# Task data
§ §

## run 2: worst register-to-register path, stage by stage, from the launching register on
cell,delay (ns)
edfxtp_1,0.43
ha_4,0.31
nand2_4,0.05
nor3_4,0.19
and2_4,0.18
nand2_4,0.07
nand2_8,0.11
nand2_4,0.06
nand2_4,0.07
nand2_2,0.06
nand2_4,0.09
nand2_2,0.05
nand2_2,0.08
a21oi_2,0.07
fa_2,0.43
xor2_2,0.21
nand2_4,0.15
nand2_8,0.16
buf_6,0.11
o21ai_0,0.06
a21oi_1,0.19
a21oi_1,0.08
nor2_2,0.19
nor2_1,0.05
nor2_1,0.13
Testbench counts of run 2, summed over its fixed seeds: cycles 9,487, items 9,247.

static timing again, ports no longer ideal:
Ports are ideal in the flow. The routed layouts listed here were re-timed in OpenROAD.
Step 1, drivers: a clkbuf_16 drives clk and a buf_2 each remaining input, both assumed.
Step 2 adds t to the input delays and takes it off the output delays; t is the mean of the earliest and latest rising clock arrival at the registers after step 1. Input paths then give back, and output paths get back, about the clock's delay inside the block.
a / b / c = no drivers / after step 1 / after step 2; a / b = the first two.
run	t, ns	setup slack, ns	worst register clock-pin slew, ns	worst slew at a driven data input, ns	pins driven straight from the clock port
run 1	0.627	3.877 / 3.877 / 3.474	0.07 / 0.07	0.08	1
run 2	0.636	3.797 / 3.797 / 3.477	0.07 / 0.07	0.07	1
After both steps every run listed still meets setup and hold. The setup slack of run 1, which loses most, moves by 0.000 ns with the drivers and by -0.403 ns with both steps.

§ §

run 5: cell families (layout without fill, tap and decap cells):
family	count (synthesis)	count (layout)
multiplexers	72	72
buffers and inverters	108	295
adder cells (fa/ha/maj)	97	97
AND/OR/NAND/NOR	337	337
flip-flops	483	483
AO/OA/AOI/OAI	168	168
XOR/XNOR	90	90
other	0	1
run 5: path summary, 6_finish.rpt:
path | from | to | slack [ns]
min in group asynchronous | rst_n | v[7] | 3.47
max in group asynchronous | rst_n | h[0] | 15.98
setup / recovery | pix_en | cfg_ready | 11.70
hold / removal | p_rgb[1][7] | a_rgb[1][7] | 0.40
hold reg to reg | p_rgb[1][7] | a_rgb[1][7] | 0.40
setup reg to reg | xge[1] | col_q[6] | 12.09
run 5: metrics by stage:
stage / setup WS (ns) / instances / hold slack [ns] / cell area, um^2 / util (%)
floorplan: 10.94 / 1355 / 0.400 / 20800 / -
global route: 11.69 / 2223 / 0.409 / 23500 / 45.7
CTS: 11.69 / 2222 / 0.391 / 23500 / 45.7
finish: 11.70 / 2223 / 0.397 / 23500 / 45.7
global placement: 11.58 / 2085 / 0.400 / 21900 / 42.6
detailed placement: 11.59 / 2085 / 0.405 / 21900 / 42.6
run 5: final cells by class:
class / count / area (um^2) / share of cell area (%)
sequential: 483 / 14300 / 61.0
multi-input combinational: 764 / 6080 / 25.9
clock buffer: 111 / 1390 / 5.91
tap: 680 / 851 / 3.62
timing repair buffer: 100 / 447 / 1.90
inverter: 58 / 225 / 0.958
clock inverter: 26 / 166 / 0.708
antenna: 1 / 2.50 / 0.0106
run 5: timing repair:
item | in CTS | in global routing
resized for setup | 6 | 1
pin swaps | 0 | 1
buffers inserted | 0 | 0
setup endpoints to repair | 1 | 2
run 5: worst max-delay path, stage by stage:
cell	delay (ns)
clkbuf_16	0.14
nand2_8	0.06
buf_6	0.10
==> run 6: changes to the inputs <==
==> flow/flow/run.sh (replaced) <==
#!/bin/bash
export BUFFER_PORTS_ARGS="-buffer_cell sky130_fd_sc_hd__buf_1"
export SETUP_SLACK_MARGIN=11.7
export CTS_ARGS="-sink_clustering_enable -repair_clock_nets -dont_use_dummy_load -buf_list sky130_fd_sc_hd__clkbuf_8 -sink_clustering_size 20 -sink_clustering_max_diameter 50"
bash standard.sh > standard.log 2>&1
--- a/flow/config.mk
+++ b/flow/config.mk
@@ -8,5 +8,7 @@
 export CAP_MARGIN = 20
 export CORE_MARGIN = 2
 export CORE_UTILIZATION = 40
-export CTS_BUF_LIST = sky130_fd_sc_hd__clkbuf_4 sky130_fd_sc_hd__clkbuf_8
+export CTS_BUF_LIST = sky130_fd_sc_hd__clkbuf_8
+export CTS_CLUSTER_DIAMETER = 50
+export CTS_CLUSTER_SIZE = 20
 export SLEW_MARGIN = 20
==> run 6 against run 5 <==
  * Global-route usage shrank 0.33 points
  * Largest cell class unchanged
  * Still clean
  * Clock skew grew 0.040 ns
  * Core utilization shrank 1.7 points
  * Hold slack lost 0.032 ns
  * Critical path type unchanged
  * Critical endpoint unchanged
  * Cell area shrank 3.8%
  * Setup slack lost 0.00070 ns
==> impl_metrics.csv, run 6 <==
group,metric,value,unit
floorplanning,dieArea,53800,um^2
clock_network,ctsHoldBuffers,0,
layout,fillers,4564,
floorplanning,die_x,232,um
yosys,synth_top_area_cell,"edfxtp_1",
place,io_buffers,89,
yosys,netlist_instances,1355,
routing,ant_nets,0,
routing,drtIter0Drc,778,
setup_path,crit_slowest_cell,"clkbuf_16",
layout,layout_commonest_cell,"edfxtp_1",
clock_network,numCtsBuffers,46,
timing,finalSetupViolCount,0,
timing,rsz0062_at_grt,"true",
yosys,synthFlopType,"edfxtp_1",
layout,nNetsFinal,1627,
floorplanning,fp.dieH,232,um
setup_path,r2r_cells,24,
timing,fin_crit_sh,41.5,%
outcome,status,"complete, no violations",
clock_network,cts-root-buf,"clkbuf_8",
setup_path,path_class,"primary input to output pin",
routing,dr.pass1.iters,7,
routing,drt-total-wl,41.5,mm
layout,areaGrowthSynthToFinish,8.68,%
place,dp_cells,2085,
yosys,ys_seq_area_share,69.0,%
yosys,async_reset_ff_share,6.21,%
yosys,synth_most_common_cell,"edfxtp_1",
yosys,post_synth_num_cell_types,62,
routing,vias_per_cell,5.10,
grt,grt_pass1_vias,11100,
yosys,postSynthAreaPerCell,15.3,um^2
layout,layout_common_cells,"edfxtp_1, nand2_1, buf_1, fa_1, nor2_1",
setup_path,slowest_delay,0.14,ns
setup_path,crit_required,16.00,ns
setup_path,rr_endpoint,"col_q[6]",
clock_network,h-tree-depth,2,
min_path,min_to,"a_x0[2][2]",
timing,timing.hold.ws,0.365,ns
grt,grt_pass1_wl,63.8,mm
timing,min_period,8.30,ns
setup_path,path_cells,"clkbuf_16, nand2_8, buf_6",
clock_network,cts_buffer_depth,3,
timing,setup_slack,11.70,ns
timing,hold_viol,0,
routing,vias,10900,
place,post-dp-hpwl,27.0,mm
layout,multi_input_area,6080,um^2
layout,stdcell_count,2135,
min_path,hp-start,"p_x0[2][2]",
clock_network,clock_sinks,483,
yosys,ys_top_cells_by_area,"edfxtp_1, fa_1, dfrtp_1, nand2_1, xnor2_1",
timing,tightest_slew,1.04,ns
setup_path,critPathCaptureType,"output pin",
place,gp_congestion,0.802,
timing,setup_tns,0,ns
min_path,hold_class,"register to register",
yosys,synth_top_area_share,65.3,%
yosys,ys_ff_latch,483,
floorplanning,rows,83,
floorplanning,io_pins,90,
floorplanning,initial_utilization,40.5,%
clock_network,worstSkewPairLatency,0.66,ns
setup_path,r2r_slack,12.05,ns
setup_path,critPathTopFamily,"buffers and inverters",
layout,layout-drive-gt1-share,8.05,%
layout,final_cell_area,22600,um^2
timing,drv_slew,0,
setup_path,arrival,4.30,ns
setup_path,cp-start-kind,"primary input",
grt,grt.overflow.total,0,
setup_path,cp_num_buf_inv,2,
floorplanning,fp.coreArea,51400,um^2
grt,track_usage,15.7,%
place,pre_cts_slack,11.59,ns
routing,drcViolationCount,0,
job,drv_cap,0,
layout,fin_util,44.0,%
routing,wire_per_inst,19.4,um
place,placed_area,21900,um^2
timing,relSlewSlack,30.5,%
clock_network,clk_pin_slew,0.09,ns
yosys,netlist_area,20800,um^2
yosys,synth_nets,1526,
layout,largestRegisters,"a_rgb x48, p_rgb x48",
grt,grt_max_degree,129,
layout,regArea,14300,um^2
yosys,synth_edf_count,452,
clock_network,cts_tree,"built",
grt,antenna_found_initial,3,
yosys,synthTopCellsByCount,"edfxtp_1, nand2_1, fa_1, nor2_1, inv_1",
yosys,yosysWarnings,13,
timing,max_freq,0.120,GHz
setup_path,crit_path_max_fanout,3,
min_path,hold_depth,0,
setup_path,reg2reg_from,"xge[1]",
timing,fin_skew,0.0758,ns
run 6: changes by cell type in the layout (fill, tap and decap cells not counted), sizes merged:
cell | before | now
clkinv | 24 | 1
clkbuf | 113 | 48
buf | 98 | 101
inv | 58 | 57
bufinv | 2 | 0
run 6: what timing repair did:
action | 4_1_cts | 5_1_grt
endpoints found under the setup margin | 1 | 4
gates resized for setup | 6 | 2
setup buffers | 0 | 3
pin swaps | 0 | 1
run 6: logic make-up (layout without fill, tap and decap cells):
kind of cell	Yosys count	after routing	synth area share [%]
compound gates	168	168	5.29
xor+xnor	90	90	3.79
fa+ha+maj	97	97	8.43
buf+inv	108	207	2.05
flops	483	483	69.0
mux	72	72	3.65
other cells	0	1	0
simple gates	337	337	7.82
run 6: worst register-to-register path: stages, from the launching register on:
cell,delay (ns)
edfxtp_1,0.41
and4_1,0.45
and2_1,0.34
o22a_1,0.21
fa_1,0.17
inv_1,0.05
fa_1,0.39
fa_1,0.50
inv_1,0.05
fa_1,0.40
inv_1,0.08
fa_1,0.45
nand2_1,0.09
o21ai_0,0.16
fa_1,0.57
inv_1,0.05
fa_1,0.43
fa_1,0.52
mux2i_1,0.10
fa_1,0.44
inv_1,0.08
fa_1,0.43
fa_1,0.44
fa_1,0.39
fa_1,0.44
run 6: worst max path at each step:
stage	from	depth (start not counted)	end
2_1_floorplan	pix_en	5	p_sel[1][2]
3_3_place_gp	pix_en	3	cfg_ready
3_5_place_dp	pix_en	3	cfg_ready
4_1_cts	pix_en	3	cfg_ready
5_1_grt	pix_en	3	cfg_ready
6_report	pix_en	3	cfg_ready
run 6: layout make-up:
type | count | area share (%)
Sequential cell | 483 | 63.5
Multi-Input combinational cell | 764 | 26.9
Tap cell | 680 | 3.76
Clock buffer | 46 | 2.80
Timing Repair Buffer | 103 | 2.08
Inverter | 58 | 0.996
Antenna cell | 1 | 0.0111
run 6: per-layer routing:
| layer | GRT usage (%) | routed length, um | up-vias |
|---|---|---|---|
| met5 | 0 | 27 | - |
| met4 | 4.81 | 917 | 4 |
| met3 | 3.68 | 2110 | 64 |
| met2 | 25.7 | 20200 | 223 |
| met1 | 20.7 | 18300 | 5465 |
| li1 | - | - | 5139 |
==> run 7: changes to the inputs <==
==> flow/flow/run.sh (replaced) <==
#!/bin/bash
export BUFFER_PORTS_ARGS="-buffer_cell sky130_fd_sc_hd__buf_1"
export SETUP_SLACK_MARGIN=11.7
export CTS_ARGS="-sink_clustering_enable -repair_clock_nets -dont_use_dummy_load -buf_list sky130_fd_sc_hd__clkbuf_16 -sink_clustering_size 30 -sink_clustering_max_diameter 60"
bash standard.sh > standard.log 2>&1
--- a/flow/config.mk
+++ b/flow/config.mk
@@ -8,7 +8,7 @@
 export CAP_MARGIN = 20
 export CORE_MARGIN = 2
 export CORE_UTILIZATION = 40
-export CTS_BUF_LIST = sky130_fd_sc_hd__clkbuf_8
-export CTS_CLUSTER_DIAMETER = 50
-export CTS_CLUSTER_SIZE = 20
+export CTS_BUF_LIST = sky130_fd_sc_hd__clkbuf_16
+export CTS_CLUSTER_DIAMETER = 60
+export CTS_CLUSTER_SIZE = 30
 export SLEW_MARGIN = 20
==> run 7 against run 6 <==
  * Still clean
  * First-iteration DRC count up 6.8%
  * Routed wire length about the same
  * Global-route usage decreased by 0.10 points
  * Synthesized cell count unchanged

§ §

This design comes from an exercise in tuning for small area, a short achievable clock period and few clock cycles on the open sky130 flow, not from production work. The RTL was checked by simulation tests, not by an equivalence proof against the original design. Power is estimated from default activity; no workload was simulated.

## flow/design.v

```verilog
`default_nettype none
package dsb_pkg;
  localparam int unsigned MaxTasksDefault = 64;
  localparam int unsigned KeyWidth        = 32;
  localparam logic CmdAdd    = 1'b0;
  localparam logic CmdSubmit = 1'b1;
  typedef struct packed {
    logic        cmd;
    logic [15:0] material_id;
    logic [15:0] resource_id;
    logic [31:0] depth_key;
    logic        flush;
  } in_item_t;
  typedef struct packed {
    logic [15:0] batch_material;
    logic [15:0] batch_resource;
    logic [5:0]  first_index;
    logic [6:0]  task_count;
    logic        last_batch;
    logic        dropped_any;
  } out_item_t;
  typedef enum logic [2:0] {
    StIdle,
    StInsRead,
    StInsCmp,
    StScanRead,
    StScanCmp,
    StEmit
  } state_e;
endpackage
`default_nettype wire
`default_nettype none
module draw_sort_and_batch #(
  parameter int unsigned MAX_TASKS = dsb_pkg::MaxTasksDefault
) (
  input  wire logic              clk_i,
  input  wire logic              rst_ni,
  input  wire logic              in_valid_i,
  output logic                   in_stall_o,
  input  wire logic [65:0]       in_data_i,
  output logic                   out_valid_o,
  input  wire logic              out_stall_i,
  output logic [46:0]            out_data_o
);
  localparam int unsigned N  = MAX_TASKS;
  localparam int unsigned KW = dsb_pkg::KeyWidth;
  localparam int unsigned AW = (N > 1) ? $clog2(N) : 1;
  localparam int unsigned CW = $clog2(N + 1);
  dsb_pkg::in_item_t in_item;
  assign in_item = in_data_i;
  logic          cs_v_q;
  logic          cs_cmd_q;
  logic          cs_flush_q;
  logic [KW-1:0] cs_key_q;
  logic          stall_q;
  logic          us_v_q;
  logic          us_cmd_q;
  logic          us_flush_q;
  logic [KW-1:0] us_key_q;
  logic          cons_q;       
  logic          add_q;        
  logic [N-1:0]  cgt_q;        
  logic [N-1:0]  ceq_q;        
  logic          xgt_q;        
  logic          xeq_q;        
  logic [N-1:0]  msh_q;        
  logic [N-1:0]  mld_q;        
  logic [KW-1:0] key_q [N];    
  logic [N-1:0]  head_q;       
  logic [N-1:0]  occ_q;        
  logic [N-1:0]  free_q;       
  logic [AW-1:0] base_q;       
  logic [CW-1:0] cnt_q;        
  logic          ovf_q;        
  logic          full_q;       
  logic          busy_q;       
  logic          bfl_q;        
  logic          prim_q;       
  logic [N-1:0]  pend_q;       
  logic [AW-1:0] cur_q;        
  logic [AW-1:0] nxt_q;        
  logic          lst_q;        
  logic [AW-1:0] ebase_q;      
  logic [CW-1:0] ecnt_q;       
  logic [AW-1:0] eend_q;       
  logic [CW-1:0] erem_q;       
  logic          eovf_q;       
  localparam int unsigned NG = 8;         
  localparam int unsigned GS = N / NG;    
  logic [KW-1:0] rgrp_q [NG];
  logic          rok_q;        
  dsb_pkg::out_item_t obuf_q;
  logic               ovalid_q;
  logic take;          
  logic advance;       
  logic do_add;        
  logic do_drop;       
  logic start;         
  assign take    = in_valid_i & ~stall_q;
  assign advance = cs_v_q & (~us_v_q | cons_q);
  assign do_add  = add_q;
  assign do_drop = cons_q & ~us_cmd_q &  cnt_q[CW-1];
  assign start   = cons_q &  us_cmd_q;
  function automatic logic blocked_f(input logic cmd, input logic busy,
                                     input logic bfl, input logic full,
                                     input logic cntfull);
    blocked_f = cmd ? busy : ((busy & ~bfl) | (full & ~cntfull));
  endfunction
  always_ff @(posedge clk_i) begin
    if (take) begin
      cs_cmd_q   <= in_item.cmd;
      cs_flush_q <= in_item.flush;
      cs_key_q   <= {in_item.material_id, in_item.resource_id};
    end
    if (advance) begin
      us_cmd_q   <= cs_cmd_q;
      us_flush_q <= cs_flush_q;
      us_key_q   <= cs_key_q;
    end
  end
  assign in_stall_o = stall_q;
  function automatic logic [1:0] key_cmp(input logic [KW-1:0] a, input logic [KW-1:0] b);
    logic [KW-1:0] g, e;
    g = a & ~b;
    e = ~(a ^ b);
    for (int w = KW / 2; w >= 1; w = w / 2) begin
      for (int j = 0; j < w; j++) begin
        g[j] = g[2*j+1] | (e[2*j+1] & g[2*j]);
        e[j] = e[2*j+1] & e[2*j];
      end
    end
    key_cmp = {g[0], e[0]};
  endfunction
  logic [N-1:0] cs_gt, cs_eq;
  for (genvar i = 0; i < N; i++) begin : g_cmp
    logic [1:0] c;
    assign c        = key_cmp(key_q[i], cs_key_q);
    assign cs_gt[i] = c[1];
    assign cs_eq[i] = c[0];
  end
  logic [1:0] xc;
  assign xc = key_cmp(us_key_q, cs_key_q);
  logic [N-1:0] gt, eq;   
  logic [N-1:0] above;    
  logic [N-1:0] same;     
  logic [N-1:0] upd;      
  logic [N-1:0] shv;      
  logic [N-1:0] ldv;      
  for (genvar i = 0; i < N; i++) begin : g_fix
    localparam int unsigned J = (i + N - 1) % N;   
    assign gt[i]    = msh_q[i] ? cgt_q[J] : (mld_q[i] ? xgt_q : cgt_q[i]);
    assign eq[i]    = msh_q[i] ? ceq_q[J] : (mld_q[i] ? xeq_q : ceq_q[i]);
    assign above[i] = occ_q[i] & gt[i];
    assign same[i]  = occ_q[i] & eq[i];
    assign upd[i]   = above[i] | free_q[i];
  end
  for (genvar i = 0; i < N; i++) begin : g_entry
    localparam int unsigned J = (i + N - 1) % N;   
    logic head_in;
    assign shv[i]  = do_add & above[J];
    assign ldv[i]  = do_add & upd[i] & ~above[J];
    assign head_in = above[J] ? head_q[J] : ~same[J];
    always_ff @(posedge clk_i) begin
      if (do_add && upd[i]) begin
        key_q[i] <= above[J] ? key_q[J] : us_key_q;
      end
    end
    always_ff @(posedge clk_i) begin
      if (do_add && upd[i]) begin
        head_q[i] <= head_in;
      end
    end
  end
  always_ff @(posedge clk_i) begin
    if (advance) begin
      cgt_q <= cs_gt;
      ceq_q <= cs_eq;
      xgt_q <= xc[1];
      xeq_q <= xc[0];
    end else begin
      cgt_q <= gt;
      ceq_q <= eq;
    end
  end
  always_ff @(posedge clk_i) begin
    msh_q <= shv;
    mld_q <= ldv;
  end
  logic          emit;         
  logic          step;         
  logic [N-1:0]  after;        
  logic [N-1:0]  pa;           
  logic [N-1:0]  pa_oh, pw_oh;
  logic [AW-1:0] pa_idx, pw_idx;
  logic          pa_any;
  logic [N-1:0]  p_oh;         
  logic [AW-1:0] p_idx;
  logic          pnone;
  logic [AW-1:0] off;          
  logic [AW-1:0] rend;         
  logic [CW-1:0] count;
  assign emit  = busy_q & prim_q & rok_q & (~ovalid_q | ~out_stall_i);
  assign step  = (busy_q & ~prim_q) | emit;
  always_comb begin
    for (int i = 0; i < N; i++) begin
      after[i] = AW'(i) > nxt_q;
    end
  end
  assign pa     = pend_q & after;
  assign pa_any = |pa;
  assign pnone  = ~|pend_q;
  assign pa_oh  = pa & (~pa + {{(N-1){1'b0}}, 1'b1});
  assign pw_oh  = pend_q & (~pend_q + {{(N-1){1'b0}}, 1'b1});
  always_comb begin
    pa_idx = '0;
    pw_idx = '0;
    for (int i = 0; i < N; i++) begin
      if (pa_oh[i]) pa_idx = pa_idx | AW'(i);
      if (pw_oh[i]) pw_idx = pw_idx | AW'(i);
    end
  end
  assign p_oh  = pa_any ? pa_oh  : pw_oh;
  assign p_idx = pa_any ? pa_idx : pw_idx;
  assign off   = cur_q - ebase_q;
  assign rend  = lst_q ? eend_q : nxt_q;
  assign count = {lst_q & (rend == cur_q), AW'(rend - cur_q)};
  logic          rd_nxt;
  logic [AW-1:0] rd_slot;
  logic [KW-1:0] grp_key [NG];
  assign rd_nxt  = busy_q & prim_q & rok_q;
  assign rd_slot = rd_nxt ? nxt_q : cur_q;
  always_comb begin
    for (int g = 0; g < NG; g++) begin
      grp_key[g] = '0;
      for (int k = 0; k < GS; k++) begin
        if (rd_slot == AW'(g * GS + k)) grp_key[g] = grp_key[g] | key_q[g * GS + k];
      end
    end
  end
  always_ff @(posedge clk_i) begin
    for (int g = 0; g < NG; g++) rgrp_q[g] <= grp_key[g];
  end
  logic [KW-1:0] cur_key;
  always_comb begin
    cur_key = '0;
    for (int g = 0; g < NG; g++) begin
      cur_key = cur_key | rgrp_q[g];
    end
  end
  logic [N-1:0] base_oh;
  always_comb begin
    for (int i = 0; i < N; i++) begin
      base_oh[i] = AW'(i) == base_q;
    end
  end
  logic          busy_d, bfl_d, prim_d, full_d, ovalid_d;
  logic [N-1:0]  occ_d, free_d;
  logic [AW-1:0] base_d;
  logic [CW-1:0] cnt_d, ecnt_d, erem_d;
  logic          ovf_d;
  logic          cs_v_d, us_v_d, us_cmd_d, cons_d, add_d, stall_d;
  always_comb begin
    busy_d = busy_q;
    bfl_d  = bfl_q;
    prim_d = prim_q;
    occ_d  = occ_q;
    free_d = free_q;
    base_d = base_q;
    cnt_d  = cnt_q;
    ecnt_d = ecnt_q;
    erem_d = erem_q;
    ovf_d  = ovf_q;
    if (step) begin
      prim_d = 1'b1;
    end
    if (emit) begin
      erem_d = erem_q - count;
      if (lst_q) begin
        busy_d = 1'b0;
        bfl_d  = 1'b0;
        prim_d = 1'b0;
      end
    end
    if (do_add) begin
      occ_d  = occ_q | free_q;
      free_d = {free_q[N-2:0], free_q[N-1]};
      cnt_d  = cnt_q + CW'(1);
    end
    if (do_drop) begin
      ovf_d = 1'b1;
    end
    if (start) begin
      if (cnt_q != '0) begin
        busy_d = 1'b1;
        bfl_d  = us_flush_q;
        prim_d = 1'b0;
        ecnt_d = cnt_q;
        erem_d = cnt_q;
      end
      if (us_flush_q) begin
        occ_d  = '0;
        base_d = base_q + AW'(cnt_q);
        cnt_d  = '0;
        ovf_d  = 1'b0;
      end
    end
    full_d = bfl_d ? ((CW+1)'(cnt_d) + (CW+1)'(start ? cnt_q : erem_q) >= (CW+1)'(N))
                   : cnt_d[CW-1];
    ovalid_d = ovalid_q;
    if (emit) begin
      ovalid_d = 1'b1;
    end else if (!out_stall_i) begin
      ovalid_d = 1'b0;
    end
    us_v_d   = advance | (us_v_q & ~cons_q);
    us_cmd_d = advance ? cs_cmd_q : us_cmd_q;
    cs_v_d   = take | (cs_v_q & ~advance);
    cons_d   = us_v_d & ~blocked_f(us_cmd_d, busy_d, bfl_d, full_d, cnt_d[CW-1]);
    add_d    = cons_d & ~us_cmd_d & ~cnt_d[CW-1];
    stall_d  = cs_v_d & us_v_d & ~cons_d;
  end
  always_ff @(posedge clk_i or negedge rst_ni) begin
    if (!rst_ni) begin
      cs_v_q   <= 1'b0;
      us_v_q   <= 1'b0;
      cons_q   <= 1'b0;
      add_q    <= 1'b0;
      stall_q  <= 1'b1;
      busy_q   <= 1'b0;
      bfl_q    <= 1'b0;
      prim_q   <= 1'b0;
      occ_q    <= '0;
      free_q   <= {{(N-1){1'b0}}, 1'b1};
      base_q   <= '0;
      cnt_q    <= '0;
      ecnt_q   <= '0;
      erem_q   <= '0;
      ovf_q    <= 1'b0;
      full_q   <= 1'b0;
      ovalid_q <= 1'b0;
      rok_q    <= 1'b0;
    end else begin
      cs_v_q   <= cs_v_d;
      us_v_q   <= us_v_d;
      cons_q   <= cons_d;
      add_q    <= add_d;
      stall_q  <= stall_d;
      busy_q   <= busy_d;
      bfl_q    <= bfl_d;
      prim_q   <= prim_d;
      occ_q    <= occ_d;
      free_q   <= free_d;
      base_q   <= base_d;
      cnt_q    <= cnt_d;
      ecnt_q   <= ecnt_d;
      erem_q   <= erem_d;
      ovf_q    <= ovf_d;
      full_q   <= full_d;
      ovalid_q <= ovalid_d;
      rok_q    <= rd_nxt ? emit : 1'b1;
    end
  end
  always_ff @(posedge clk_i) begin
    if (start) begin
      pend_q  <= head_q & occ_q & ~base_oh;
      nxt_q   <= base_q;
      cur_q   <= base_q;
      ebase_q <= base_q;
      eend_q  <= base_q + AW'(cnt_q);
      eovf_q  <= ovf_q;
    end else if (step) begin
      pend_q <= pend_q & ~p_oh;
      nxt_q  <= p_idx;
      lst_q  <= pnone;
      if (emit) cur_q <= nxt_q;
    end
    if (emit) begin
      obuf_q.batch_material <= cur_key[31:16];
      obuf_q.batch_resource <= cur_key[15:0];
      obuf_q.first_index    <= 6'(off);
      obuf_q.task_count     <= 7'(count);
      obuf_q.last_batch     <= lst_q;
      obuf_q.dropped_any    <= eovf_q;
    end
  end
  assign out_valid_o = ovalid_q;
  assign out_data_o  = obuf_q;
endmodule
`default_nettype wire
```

§ §

# Problem to work on
Exact duplication is required for the lines above, from the line that contains "## run 2: worst" to the line that contains "a21oi_2,0.07", inclusive; omit all others.

# Exercise result
## run 2: worst register-to-register path, stage by stage, from the launching register on
cell,delay (ns)
edfxtp_1,0.43
ha_4,0.31
nand2_4,0.05
nor3_4,0.19
and2_4,0.18
nand2_4,0.07
nand2_8,0.11
nand2_4,0.06
nand2_4,0.07
nand2_2,0.06
nand2_4,0.09
nand2_2,0.05
nand2_2,0.08
a21oi_2,0.07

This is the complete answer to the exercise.